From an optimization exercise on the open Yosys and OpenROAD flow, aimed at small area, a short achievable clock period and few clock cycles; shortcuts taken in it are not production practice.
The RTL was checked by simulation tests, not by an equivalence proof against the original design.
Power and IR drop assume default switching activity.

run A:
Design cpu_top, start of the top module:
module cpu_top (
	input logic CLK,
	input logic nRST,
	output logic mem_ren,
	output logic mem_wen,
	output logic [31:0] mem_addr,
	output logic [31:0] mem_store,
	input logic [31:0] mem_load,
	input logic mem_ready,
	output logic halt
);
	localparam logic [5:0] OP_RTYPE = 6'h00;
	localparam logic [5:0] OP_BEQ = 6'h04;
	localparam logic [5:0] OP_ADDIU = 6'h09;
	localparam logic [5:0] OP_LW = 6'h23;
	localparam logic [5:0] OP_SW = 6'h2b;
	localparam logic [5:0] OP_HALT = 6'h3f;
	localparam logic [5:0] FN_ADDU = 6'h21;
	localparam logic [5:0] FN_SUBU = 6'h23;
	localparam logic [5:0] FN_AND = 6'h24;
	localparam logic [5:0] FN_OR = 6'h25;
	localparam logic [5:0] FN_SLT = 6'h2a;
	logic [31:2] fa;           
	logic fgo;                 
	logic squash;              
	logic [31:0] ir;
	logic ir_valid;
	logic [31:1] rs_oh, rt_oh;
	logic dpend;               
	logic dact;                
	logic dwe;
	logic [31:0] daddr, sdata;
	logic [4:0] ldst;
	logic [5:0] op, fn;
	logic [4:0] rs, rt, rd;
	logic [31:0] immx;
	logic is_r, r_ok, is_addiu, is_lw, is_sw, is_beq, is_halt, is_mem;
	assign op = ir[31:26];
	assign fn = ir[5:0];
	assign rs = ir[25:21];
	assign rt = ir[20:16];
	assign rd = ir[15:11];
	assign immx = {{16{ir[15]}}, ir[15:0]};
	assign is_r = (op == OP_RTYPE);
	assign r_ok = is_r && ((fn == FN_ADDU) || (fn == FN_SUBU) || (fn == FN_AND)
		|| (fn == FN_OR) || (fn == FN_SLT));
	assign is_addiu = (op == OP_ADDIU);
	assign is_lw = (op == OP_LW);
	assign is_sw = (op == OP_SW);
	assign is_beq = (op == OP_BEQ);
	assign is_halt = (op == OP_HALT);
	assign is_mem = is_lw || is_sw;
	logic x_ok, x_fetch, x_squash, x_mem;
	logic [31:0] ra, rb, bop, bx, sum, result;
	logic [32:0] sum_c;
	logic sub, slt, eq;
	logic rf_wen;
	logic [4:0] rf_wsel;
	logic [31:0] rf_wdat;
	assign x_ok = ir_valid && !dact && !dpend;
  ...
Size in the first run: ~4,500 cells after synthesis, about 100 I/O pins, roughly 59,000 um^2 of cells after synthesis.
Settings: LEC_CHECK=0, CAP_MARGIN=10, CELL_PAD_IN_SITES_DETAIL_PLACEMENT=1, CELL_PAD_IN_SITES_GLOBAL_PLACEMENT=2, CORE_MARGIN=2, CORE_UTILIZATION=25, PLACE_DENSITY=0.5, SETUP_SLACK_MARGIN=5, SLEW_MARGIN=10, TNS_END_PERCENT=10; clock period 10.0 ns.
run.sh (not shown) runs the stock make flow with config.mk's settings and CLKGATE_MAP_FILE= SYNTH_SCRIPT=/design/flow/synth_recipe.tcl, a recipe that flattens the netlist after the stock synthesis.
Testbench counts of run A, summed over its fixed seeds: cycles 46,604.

------------

### Work order
Copy out, from the data above, every line holding the word "flow".

### Your response
From an optimization exercise on the open Yosys and OpenROAD flow, aimed at small area, a short achievable clock period and few clock cycles; shortcuts taken in it are not production practice.
run.sh (not shown) runs the stock make flow with config.mk's settings and CLKGATE_MAP_FILE= SYNTH_SCRIPT=/design/flow/synth_recipe.tcl, a recipe that flattens the netlist after the stock synthesis.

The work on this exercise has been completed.